Exausto é um adjetivo a acrescentar aos mais de 65.000 enfermeiros que servem este país. Não merece senhor Ministro Paulo Macedo os enfermeiros que tem.

Exausto é um adjetivo a acrescentar aos mais de 65.000 enfermeiros que servem este país. Mais um onde se incluem a coragem inesgotável, a capacidade de trabalho acima de quaisquer outros, a persistência em cuidar melhor a cada dia, a energia perpétua de quem se esquece de si em prol das necessidades daqueles que lhe confiam a sua vida.

Mas, mais uma vez, com a sensibilidade de um elefante invisual numa loja de porcelanas, revestido de um discurso de crueldade bárbara e de inteligência que aspira apenas ao período paleolítico, decide presentear-nos com um discurso ofensivo, renovando uma raiva inexplicável, tantas vezes já demonstrada, quando em tantas ocasiões recusou sequer o cumprimento de um enfermeiro nas paradas patéticas que encena nas visitas a unidades de saúde.
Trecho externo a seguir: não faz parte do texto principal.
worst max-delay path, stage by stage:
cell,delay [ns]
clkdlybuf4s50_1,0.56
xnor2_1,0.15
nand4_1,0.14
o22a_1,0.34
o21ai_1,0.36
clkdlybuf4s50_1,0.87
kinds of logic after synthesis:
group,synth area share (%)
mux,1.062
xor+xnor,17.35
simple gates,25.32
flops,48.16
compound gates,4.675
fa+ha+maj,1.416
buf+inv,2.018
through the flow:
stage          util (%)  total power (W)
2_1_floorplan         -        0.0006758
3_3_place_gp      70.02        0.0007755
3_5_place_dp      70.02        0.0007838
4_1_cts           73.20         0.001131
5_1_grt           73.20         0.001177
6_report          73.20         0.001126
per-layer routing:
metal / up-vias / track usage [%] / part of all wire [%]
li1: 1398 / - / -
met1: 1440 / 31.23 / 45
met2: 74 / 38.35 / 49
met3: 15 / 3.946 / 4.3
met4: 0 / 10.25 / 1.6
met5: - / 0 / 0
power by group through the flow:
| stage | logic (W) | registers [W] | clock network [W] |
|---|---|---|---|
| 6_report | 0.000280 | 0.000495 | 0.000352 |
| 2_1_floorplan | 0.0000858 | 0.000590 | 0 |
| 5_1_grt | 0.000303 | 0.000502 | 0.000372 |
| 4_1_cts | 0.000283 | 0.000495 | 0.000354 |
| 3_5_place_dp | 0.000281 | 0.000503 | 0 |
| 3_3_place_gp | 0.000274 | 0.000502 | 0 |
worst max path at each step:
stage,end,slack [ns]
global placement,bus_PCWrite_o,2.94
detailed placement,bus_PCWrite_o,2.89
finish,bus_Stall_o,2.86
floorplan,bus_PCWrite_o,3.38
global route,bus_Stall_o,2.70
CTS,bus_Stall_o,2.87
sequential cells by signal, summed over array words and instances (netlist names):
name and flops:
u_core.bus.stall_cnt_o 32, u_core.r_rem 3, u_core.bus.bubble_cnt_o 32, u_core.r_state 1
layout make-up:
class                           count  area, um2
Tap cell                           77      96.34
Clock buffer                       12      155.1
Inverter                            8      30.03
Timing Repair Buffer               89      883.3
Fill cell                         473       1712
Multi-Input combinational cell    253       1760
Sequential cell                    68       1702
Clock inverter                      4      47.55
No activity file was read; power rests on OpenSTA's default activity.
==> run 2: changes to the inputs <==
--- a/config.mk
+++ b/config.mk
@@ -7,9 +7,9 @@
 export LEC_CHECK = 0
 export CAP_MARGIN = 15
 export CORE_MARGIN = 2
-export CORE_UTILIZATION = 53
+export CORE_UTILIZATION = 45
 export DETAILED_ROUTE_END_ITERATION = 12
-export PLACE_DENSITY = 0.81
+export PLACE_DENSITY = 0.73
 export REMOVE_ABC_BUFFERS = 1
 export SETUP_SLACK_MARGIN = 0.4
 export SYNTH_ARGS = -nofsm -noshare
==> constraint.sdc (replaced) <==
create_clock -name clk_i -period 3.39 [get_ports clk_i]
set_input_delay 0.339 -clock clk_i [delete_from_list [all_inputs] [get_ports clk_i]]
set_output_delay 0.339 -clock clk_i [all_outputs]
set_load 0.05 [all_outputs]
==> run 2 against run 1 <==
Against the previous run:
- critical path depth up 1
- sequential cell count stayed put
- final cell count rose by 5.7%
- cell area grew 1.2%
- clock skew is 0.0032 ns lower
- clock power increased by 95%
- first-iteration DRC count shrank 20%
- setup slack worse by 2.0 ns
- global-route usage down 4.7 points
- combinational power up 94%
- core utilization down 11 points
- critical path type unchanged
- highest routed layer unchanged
O argumento não é novo, aliás a acumulação de funções foi já ensaiado no caso da Saúde24, na altura defendendo o direito do seu amigo pessoal e administrador da dita empresa, a escravizar os enfermeiros, negando-lhes qualquer direito laboral. Os mesmos enfermeiros que recusou receber meses a fio, preferindo a defesa do negócio obscuro e lesivo para o Estado, aquele que é de todos nós e lhe enche os bolsos, à custa dos nossos salários.
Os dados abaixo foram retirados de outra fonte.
**src/rtl/spart_rx_pkg.sv**
```systemverilog
// Shared types and constants for the SPART receiver: FSM encoding, bus
// register address and default frame geometry.
package spart_rx_pkg;

    typedef enum logic [1:0] {
        IDLE  = 2'd0,
        START = 2'd1,
        DATA  = 2'd2,
        STOP  = 2'd3
    } rx_state_e;

    localparam logic [1:0]  IOADDR_DATA      = 2'b00;
    localparam int unsigned DEF_OVERSAMPLE   = 16;
    localparam int unsigned DEF_DATA_BITS    = 8;
    localparam int unsigned DEF_SYNC_STAGES  = 2;

    // A CPU read of the data register.
    function automatic logic is_data_read(input logic [1:0] ioaddr, input logic iorw);
        return (ioaddr == IOADDR_DATA) && iorw;
    endfunction

endpackage

```
**src/rtl/spart_rx_if.sv**
```systemverilog
// Bus-side view of the SPART receiver: address/direction from the CPU and
// the received byte with its status flags back.
interface spart_rx_if #(
    parameter int unsigned DATA_BITS = 8
);
    logic [1:0]           ioaddr;
    logic                 iorw;
    logic [DATA_BITS-1:0] rx_data;
    logic                 rda;
    logic                 ferr;
    logic                 ovr;

    modport master (
        output ioaddr, iorw,
        input  rx_data, rda, ferr, ovr
    );

    modport slave (
        input  ioaddr, iorw,
        output rx_data, rda, ferr, ovr
    );
endinterface

```
**src/rtl/spart_rx_sync.sv**
```systemverilog
// Metastability synchronizer for the asynchronous rxd line, idling high,
// plus a one-cycle delayed copy used for edge detection.
module spart_rx_sync #(
    parameter int unsigned SYNC_STAGES = 2
) (
    input  logic clk,
    input  logic rst,
    input  logic rxd,
    output logic rxs,
    output logic rxs_d1
);

    logic [SYNC_STAGES-1:0] sync_q;

    always_ff @(posedge clk or posedge rst) begin
        if (rst) begin
            sync_q <= '1;
            rxs_d1 <= 1'b1;
        end else begin
            sync_q <= {sync_q[SYNC_STAGES-2:0], rxd};
            rxs_d1 <= sync_q[SYNC_STAGES-1];
        end
    end

    assign rxs = sync_q[SYNC_STAGES-1];

endmodule

```
**src/rtl/spart_rx.sv**
```systemverilog
// SPART receiver: recovers 8N1 frames from rxd using the shared oversampling
// baud enable, and presents the byte with rda/ferr/ovr to the bus.
module spart_rx
    import spart_rx_pkg::*;
#(
    parameter int unsigned OVERSAMPLE  = DEF_OVERSAMPLE,
    parameter int unsigned DATA_BITS   = DEF_DATA_BITS,
    parameter int unsigned SYNC_STAGES = DEF_SYNC_STAGES
) (
    input  logic       clk,
    input  logic       rst,
    input  logic       enable,
    input  logic       rxd,
    spart_rx_if.slave  bus
);

    localparam int unsigned EN_W  = $clog2(OVERSAMPLE);
    localparam int unsigned BIT_W = $clog2(DATA_BITS + 1);

    localparam logic [EN_W-1:0]  EN_HALF  = EN_W'(OVERSAMPLE / 2 - 1);
    localparam logic [EN_W-1:0]  EN_LAST  = EN_W'(OVERSAMPLE - 1);
    localparam logic [BIT_W-1:0] BIT_LAST = BIT_W'(DATA_BITS - 1);

    rx_state_e            state;
    logic [EN_W-1:0]      en_cnt;
    logic [BIT_W-1:0]     bit_cnt;
    logic [DATA_BITS-1:0] sr;
    logic [DATA_BITS-1:0] rx_data;
    logic                 rda;
    logic                 ferr;
    logic                 ovr;

    logic rxs;
    logic rxs_d1;
    logic fall_c;
    logic rd_c;
    logic stop_good_c;

    spart_rx_sync #(
        .SYNC_STAGES (SYNC_STAGES)
    ) u_sync (
        .clk    (clk),
        .rst    (rst),
        .rxd    (rxd),
        .rxs    (rxs),
        .rxs_d1 (rxs_d1)
    );

    assign fall_c      = rxs_d1 & ~rxs;
    assign rd_c        = is_data_read(bus.ioaddr, bus.iorw);
    // Stop bit sampled high on its final enable: a good frame completes this cycle.
    assign stop_good_c = (state == STOP) && enable && (en_cnt == EN_LAST) && rxs;

    always_ff @(posedge clk or posedge rst) begin
        if (rst) begin
            state   <= IDLE;
            en_cnt  <= '0;
            bit_cnt <= '0;
            sr      <= '0;
            rx_data <= '0;
            rda     <= 1'b0;
            ferr    <= 1'b0;
            ovr     <= 1'b0;
        end else begin
            case (state)
                IDLE: begin
                    en_cnt  <= '0;
                    bit_cnt <= '0;
                    if (fall_c) begin
                        state <= START;
                    end
                end
                // Half a bit in: confirm the start bit, else treat as a glitch.
                START: begin
                    if (enable) begin
                        if (en_cnt == EN_HALF) begin
                            en_cnt  <= '0;
                            bit_cnt <= '0;
                            state   <= rxs ? IDLE : DATA;
                        end else begin
                            en_cnt <= en_cnt + 1'b1;
                        end
                    end
                end
                DATA: begin
                    if (enable) begin
                        if (en_cnt == EN_LAST) begin
                            en_cnt  <= '0;
                            sr      <= {rxs, sr[DATA_BITS-1:1]};
                            bit_cnt <= bit_cnt + 1'b1;
                            if (bit_cnt == BIT_LAST) begin
                                state <= STOP;
                            end
                        end else begin
                            en_cnt <= en_cnt + 1'b1;
                        end
                    end
                end
                STOP: begin
                    if (enable) begin
                        if (en_cnt == EN_LAST) begin
                            en_cnt <= '0;
                            state  <= IDLE;
                            if (rxs) begin
                                rx_data <= sr;
                                ferr    <= 1'b0;
                            end else begin
                                ferr    <= 1'b1;
                            end
                        end else begin
                            en_cnt <= en_cnt + 1'b1;
                        end
                    end
                end
                default: state <= IDLE;
            endcase

            // Completion outranks a read; a same-cycle read means the old byte was consumed.
            if (stop_good_c) begin
                rda <= 1'b1;
                ovr <= rda & ~rd_c;
            end else if (rd_c) begin
                rda <= 1'b0;
                ovr <= 1'b0;
            end
        end
    end

    assign bus.rx_data = rx_data;
    assign bus.rda     = rda;
    assign bus.ferr    = ferr;
    assign bus.ovr     = ovr;

endmodule
```
**src/flat_wrapper.sv**
```systemverilog
// flat-port wrapper written by rule: the top's interface ports become plain ports
module spart_rx_flat import spart_rx_pkg::*;
#(
    parameter int unsigned OVERSAMPLE  = DEF_OVERSAMPLE,
    parameter int unsigned DATA_BITS   = DEF_DATA_BITS,
    parameter int unsigned SYNC_STAGES = DEF_SYNC_STAGES
)
  (clk, rst, enable, rxd, bus_ioaddr, bus_iorw, bus_rx_data, bus_rda, bus_ferr, bus_ovr);
  spart_rx_if #(.DATA_BITS(DATA_BITS)) bus_i ();
  input  logic clk;
  input  logic rst;
  input  logic enable;
  input  logic rxd;
  input wire logic [$bits(bus_i.ioaddr)-1:0] bus_ioaddr;
  input wire logic [$bits(bus_i.iorw)-1:0] bus_iorw;
  output wire logic [$bits(bus_i.rx_data)-1:0] bus_rx_data;
  output wire logic [$bits(bus_i.rda)-1:0] bus_rda;
  output wire logic [$bits(bus_i.ferr)-1:0] bus_ferr;
  output wire logic [$bits(bus_i.ovr)-1:0] bus_ovr;
  assign bus_i.ioaddr = bus_ioaddr;
  assign bus_i.iorw = bus_iorw;
  assign bus_rx_data = bus_i.rx_data;
  assign bus_rda = bus_i.rda;
  assign bus_ferr = bus_i.ferr;
  assign bus_ovr = bus_i.ovr;
  spart_rx #(.OVERSAMPLE(OVERSAMPLE), .DATA_BITS(DATA_BITS), .SYNC_STAGES(SYNC_STAGES)) u_core (.clk(clk), .rst(rst), .enable(enable), .rxd(rxd), .bus(bus_i));
endmodule
```
**config.mk**
```make
export PLATFORM = sky130hd
export DESIGN_NAME = spart_rx_flat
export DESIGN_NICKNAME = d
export VERILOG_FILES = /design/src/rtl/spart_rx_pkg.sv /design/src/rtl/spart_rx_if.sv /design/src/rtl/spart_rx_sync.sv /design/src/rtl/spart_rx.sv /design/src/flat_wrapper.sv
export SDC_FILE = /design/constraint.sdc
export NUM_CORES = 1
export LEC_CHECK = 0
export ABC_AREA = 1
export BUFFER_PORTS_ARGS = -buffer_cell sky130_fd_sc_hd__buf_2
export CAP_MARGIN = 20
export CORE_ASPECT_RATIO = 0.8
export CORE_UTILIZATION = 30
export CTS_BUF_LIST = sky130_fd_sc_hd__clkbuf_2 sky130_fd_sc_hd__clkbuf_4 sky130_fd_sc_hd__clkbuf_8
export CTS_CLUSTER_SIZE = 28
export DETAILED_ROUTE_END_ITERATION = 7
export MAX_ROUTING_LAYER = met4
export PLACE_DENSITY = 0.48
export SYNTH_ARGS = -nofsm -noshare
export SYNTH_HDL_FRONTEND = slang
export SYNTH_SLANG_ARGS = --single-unit
```
**constraint.sdc**
```tcl
create_clock -name clk -period 4 [get_ports clk]
set_input_delay 0.6 -clock clk [delete_from_list [all_inputs] [get_ports clk]]
set_output_delay 0.6 -clock clk [all_outputs]
set_load 0.01 [all_outputs]
```
* After elaboration in Yosys (flattened, before gate mapping)
Index checks and enable logic that the tools add are counted. W data, S select, Z words.
Word-level totals: memories kept 0, register bits after elaboration 32, ROM bits 0, word-level logic and storage cells 70, bits in latches 0, RAM bits 0
Operators by class: divide/modulo/power cells 0, bitwise logic cells 4, multiplexer cells 24, multipliers 0, shift operators 0, equality and inequality tests 15, add/subtract/negate cells 2, order comparisons 0, reductions and logical operators 15
Operators by type and width (count):
- $mux W4 | 8
- $pmux W4 S3 | 2
- $mux W2 | 9
- $ne A2 B1 Y1 const B | 5
- $add A4 B1 Y4 const B | 2
- $eq A4 B3 Y1 const B | 2
- $ne A2 B2 Y1 const B | 4
- $pmux W2 S4 | 1
- $reduce_and A8 Y1 | 1
- $reduce_and A3 Y1 | 2
- $reduce_and A5 Y1 | 1
- $eq A2 B2 Y1 const B | 2
- $eq A4 B4 Y1 const B | 1
- $logic_and A1 B1 Y1 | 4
- $logic_not A2 Y1 | 2
- $mux W1 | 4
- $reduce_and A4 Y1 | 1
- $reduce_bool A3 Y1 | 1
- $and A1 B1 Y1 | 2
- $eq A2 B1 Y1 const B | 1
- $not A1 Y1 | 2
- $reduce_and A2 Y1 | 1
- $reduce_bool A2 Y1 | 1
- $reduce_or A2 Y1 | 1

* Logic depth before layout (Yosys ltp)
Gate-level depths: netlist (run 1).
word-level depth 5, gate-level depth with buffers 8, depth with buffers taken out 8

* Cells and area by module
From an unflattened synthesis (run 1), not the netlist that was laid out.
Second synthesis, totals: cells, all modules 159, area, all modules 1460.2 um^2
By module, submodules not included:
- spart_rx | area an instance 1377.6 um^2, instances 1, cells each 155
- spart_rx_sync | area an instance 82.6 um^2, instances 1, cells each 4

* Worst setup path before layout (run 1)
OpenSTA, ideal clock, no wires.
kind register -> register, start point register u_core.en_cnt[0], end point register u_core.sr[0], clock period less this slack 1378 ps, arrival 1252 ps, stages on the path, launching flop included 6, path buffers 1, path slack 2622 ps, cell sequence dfrtp_1 -> ha_1 -> nand3_4 -> nor3_4 -> buf_6 -> o21ai_0
On the way: cells in the longest elaborated chain, start to end 2
Ends and longest elaborated chain:
- start: declaration | line spart_rx.sv:25 | logic [EN_W-1:0] en_cnt;
- start signal: assignment | line spart_rx.sv:81 | en_cnt <= en_cnt + 1'b1;
- start signal: assignment | line spart_rx.sv:95 | en_cnt <= en_cnt + 1'b1;
- start signal: assignment | line spart_rx.sv:111 | en_cnt <= en_cnt + 1'b1;
- $eq A4 B4 Y1 | line spart_rx.sv:87 | if (en_cnt == EN_LAST) begin
- $reduce_and A3 Y1 (no source line)
- end signal: assignment | line spart_rx.sv:89 | sr <= {rxs, sr[DATA_BITS-1:1]};
- end: declaration | line spart_rx.sv:27 | logic [DATA_BITS-1:0] sr;
No other way between the ends. A chain may end at the register's enable or synchronous reset.

* Final worst setup path (run 1)
start point register u_core.en_cnt[0], end point register u_core.ovr, in the netlist u_core.bus.ovr
On the way: cells in the longest elaborated chain, start to end 4, elaborated cells between the ends (all ways) 5, classes of those cells 1 x eq/ne; 1 x mux; 3 x reduce/logical
Ends and longest elaborated chain:
- $eq A4 B4 Y1 * | line spart_rx.sv:52 | assign stop_good_c = (state == STOP) && enable && (en_cnt == EN_LAST) && rxs;
- $logic_and A1 B1 Y1 * (2 in series) | line spart_rx.sv:52
- $mux W1 / $reduce_bool A2 Y1 (equally long branches)
- end signal: assignment | line spart_rx.sv:121 | ovr <= rda & ~rd_c;
- end: declaration | line spart_rx.sv:31 | logic ovr;
Every way passes the cells marked *; elsewhere a longest branch is shown, timed or not.

==> flow_metrics.py, run 1 <==
metrics = {
    "sta": {
        "fin_crit_ns": 1.72,
        "fmax_mhz": 582,
        "rsz0062_at_grt": "no",
        "worst_pin_slew_ns": 0.929,
        "final-setup-viol-count": 0,
        "clock_skew_ns": 0.00378,
        "hold_viol_final": 0,
        "period_share_pct": 43.0,
        "drv_slew": 0,
        "fin_setup_tns_ns": 0,
        "slew-limit-headroom_pct": 38.0,
        "fin_ws_ns": 2.28,
    },
    "synth": {
        "synthSimpleGateAreaFrac_pct": 24.6,
        "synth_nets": 167,
        "yosysWarnings": 0,
        "ys_seq_area_share_pct": 56.6,
        "synth_area_leader_cell": "dfrtp_1",
        "yosys.area_share.adder_pct": 1.76,
        "yosys-mux-area-fraction_pct": 0,
        "synth_seq_cells": 32,
        "synth_top_family_by_area": "simple AND/OR/NAND/NOR gates",
        "syn_inst": 158,
        "synth-edff-count": 0,
        "synth_top_cell_area_share_pct": 51.0,
        "synth.most_common_cell": "nand2_1",
        "ys_types": 24,
        "synth_xor_area_share_pct": 1.85,
        "syn_area_um2": 1420,
        "synth_area_leaders": "dfrtp_1 51%, nand2_1 13%, dfstp_2 5.5%",
        "synth-compound-area-share_pct": 8.97,
        "synth_common_cells": "50 x nand2_1, 29 x dfrtp_1, 15 x inv_1, 15 x o21ai_0, 10 x nand3_1",
        "synth-async-reset-ratio_pct": 100,
        "synthFlopType": "dfrtp_1",
        "syn_avg_cell_area_um2": 9.00,
    },
    "pwr": {
        "p_per_area_nw_per_um2": 494,
        "seqPwrFrac_pct": 47.5,
        "p_sw_uw": 267,
        "leakagePower_nw": 0.843,
        "power_frac_comb_pct": 22.2,
        "irDropWorstVdd_uv": 197,
        "cell_internal_pwr_uw": 554,
        "p_clk_share_pct": 30.3,
        "switching_share_pct": 32.5,
    },
    "cells_and_area": {
        "fill_cells": 509,
        "multiInputGateArea_um2": 529,
        "syn2layout_area_growth_pct": 16.8,
        "num_antenna_cells": 0,
        "stdcell_area_um2": 1660,
        "fin_nets": 189,
        "layout-drive-gt1-share_pct": 21.5,
        "seq_area_um2": 805,
    },
    "hold_path": {
        "hp-class": "flip-flop to flip-flop",
    },
    "grt": {
        "grtUsageMet3_pct": 4.06,
        "first_global_vias": 993,
        "antenna_found_initial": 0,
        "grt_busiest_layer": "met2",
        "grt_util_all_layers_pct": 11.3,
        "grt_use_met1_pct": 13.4,
        "grt_overflow": 0,
        "grt_max_degree": 26,
        "met2_usage_pct": 17.1,
        "grt_pass1_wl_mm": 4.20,
    },
    "route": {
        "wl_per_cell_um": 9.71,
        "drt-vias-per-instance": 4.30,
        "drt_iter0_markers": 28,
        "antenna_left": 0,
        "wl_mm": 2.34,
        "drcViolationCount": 0,
        "first_pass_iters": 4,
        "via_count": 1036,
    },
    "setup_path": {
        "crit_path_end_kind": "flip-flop",
        "startpoint_type": "flip-flop",
        "worstSetupPathType": "flip-flop to flip-flop",
        "crit_fanout": 20,
        "crit_arrival_ns": 1.86,
        "critPathRequiredTime_ns": 4.14,
    },
    "clock_tree": {
        "cts_hold_buf": 0,
        "cts.reportedPaths.clkPinSlew_ns": 0.07,
        "cts_setup_buffers": 0,
        "tritoncts": "built",
        "clock_path_buffers": 2,
        "clkSinkCount": 32,
        "cts_resized": 0,
        "htreeDepth": 2,
        "cts_buffers": 5,
        "clk_root_buffer_cell": "clkbuf_8",
        "clkLatencyLatePin_ns": 0.27,
    },
    "floorplan": {
        "start_util_pct": 31.1,
        "die_area_um2": 5020,
        "coreArea_um2": 4570,
        "die_h_um": 63.6,
        "rows": 22,
        "io_pins": 18,
        "die_x_um": 79.0,
    },
    "place": {
        "place_ws_ns": 2.17,
        "placed_cell_area_um2": 1570,
        "gp_congestion": 0.836,
        "io_buffers": 17,
        "dp_hpwl_mm": 1.76,
    },
    "run_status": {
        "outcome": "complete, no violations",
    },
    "run": {
        "cap_violations": 0,
    },
}
## cell families (layout without fill, tap and decap cells)
group,count (synthesis),count (layout)
buf+inv,21,44
fa+ha+maj,2,2
compound gates,24,24
flops,32,32
xor+xnor,3,3
simple gates,76,76
## metal layers
metal  up-vias  wire length [um]  share of wire [%]
li1        542                 -                  -
met1       479              1180                 51
met2        11              1030                 44
met3         4                94                4.0
met4         0                31                1.3
met5         -                 0                  0
## flip-flops by register name (all words and copies together) (netlist names), named ones only
name / cells
u_core.bus.rx_data: 8
u_core.sr: 8
u_core.bit_cnt: 4
u_core.en_cnt: 4
u_core.u_sync.sync_q: 2
u_core.bus.ferr: 1
u_core.bus.ovr: 1
u_core.bus.rda: 1
u_core.state: 1
u_core.u_sync.rxs_d1: 1
## power by group through the flow
stage	Combinational, mW	Sequential (mW)	Clock (mW)
after CTS	0.185	0.390	0.260
after global routing	0.213	0.395	0.272
after floorplan	0.148	0.389	0
after global placement	0.180	0.394	0
after detailed placement	0.185	0.396	0
final	0.182	0.390	0.249
## area by class of cell
class                           instances  share of cell area, %
Clock inverter                          2                  0.602
Sequential cell                        32                   48.4
Tap cell                               60                   4.52
Inverter                               18                   4.07
Timing Repair Buffer                   18                   5.57
Clock buffer                            6                   4.97
Multi-Input combinational cell        105                   31.9
## final timing paths
path                                                         from                                 to  slack [ns]  cells after the start
max in group asynchronous                                     rst           u_core.sr[1]$_DFFE_PP0P_        2.82                      3
worst min-delay path            u_core.u_sync.sync_q[0]$_DFF_PP1_  u_core.u_sync.sync_q[1]$_DFF_PP1_        0.36                      0
min in group asynchronous                                     rst  u_core.bus.rx_data[4]$_DFFE_PP0P_        0.52                      2
worst max-delay path                 u_core.en_cnt[0]$_DFFE_PP0P_         u_core.bus.ovr$_DFFE_PP0P_        2.28                      6
worst max register to register       u_core.en_cnt[0]$_DFFE_PP0P_         u_core.bus.ovr$_DFFE_PP0P_        2.28                      6
worst min register to register  u_core.u_sync.sync_q[0]$_DFF_PP1_  u_core.u_sync.sync_q[1]$_DFF_PP1_        0.36                      0
## cell usage in the layout (no fill, tap or decap), types with 2 or more instances in the layout
master    count
nand3_1      10
nor2_1        8
inv_2         3
xor2_1        3
ha_1          2
buf_2        17
clkinv_2      2
dfrtp_1      29
o21ai_0      15
inv_1        15
clkbuf_8      6
a21oi_1       2
dfstp_2       3
nor3_2        2
nand2_1      50
o21ai_1       4
## critical path, cell delays in order, from the launching register on
cell and delay, ns:
dfrtp_1 0.39, ha_1 0.29, nand3_4 0.14, nor3_2 0.16, nand2_1 0.37, nand3_1 0.17, o21ai_1 0.08
## stage by stage
| stage | total power, mW | util (%) | hold WS (ns) | cells |
|---|---|---|---|---|
| after floorplan | 0.537 | - | 0.345 | 158 |
| after global placement | 0.574 | 34.3 | 0.348 | 233 |
| after detailed placement | 0.580 | 34.3 | 0.349 | 233 |
| after CTS | 0.834 | 36.4 | 0.359 | 241 |
| after global routing | 0.880 | 36.4 | 0.364 | 241 |
| final | 0.821 | 36.4 | 0.359 | 241 |
(Power assumes the default switching activity.)
==> run 2, diff against run 1 <==
- ABC_AREA: 1 -> 0
- clock period: 4 -> 1.7 ns (I/O delays scaled with it)
==> run 2 against run 1 <==
Sequential power is 140% higher. Die area up 5.0%. Critical path depth down 2. Critical path type unchanged. First-iteration DRC count fell by 29%. Register-to-register slack worse by 2.1 ns. Flip-flop and latch count did not move. Final area increased by 7.5%. Core utilization rose by 1.8 points. Cell count fell by 14%. Worst hold slack worse by 0.32 ns.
Explico-lhe então, senhor Ministro em que consiste a acumulação de funções: consiste em realizar tarefas destinadas não a 1 mas a mais. Antes de ser empacotado e exportado como mercadoria barata, deixo-lhe um pequeno exemplo pessoal. Em determinado local, em vez dos 5 doentes recomendados pelas instituições do mundo civilizado, tinha a meu cuidado 20. Acumulo aqui a função de 4 enfermeiros. Enquanto me desdobrava na desesperada tentativa de chegar a todos, abdicando de mim próprio, das refeições a que tenho direito ou da necessidade que compreenderá de satisfazer necessidades fisiológicas, não era apenas enfermeiro. Era auxiliar, porque a escassez e o maltrato a que submete também esta classe profissional é atroz; era assistente social porque o único profissional presente não chega para atender os milhares de situações diárias de uma população envelhecida, adoecida e abandonado; era psicólogo, médico, auxiliar de alimentação, administrativo, informático, apoio de famílias, bem no fundo só não era ministro, até porque esse cargo está vedado a quem realmente entende de saúde, a quem entende o que é cuidar em Portugal, a quem defende com unhas e dentes um Sistema Nacional de Saúde público, digno e gratuito.

Somado, consigo trabalhar por 4 enfermeiros mais e mais uma recheada dúzia de outras profissões. Premiado claro com um vencimento que ao longo dos últimos 9 anos da minha carreira foi reduzido em mais de 1 terço.

Falamos de um dia comum, passado numa das maiores e mais movimentados urgências de Portugal, o Hospital Fernando da Fonseca, onde com frequência nos pedem que abdiquemos de ser enfermeiros, para cuidarmos não de pessoas mas de números. Recusamo-nos, pagando esta acumulação com o desgaste diário, correndo a cada instante para prestar aos mais de 100 doentes internados diariamente e aos milhares que lá acorrem diariamente, o melhor cuidado possível. Incrível o que uma dúzia de enfermeiros conseguem.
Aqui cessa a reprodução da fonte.